How good is the model?

The better question is:

What feedback can the agent use without asking me?

The pattern

Intent: Move cheap correctness checks out of human review and into the agent loop.

Context: A coding agent can edit files, run commands, read failures, and retry.

Problem: Agents produce code faster than humans can validate it.

Solution: Expose fast, machine-readable feedback sensors to the agent: types, tests, linters, builds, browser checks, logs, traces, and structural rules.

Result: The agent fixes mechanical failures before review. The human focuses on intent, design, and trade-offs.

What counts as backpressure

Backpressure is any signal that can push back on bad agent output before a human spends attention on it.

Thoughtworks calls these feedback sensors for coding agents: deterministic quality gates wired into agent workflows so failures trigger self-correction.

That distinction matters:

A CI failure after the agent is done is a gate.
A failure the agent sees while working is backpressure.

A green build is not enough

A green build is useful, but narrow.

It tells you the code compiled, the formatter ran, and the existing tests passed. It does not prove the product rule survived. It does not prove the generated test asserts meaningful behavior. It does not prove the refactor respected the architecture.

So the goal is not just “run CI earlier.”

The goal is to make feedback fast, specific, and actionable enough for the agent to repair the work.

Bad feedback:

The code is wrong.

Better feedback:

auth/session.test.ts failed.
Expected expired sessions to redirect to /login.
Received 200 from /dashboard.
Fix the session expiration path.
Do not change the test.

The second version gives the agent something to do.

Effective feedback beats more feedback

More output is not the same as better backpressure.

A recent arXiv preprint, Scaling Laws for Agent Harnesses via Effective Feedback Compute, makes this point in research terms. The authors argue that agent harnesses scale less with raw tokens, tool calls, wall time, or cost, and more with how efficiently they convert raw budget into useful feedback.

They call this Effective Feedback Compute: feedback that is informative, valid, non-redundant, and retained for later decisions.
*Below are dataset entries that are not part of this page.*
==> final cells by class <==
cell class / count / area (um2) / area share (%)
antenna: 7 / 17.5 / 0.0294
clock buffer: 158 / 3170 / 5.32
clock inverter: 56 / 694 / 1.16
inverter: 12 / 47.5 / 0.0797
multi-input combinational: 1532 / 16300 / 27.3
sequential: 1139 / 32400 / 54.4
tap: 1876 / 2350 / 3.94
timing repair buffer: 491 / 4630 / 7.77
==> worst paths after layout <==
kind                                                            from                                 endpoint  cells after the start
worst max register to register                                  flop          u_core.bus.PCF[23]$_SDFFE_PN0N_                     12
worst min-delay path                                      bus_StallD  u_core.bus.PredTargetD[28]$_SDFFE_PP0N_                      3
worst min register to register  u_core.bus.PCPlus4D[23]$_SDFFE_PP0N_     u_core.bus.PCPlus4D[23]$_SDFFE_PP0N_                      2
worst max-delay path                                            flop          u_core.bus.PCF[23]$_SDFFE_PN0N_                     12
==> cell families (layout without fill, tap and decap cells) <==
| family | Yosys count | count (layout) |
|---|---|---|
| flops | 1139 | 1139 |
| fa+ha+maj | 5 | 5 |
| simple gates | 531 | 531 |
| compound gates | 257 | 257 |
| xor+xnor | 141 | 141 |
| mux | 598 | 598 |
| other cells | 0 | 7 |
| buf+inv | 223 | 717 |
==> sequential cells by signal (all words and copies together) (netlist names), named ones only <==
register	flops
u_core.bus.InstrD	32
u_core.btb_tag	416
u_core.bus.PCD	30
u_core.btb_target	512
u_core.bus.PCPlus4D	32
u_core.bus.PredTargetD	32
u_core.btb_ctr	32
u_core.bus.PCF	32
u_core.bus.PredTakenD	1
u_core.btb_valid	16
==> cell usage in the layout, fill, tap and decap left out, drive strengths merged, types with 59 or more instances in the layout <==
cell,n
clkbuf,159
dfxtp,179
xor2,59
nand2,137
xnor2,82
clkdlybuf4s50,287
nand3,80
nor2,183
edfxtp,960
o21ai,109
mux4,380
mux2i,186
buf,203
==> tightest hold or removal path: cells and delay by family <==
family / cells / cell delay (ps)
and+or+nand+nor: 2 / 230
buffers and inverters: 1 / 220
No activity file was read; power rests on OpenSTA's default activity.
That maps directly to coding agents.

A test failure is useful only if the agent can understand it, trust it, avoid repeating it, and use it to change the next attempt.

Useful backpressure has four properties:

That is why a thousand lines of logs can be worse than a short, structured failure.

The goal is not more agent activity. The goal is more effective feedback.

How to implement it

Start with the boring checks.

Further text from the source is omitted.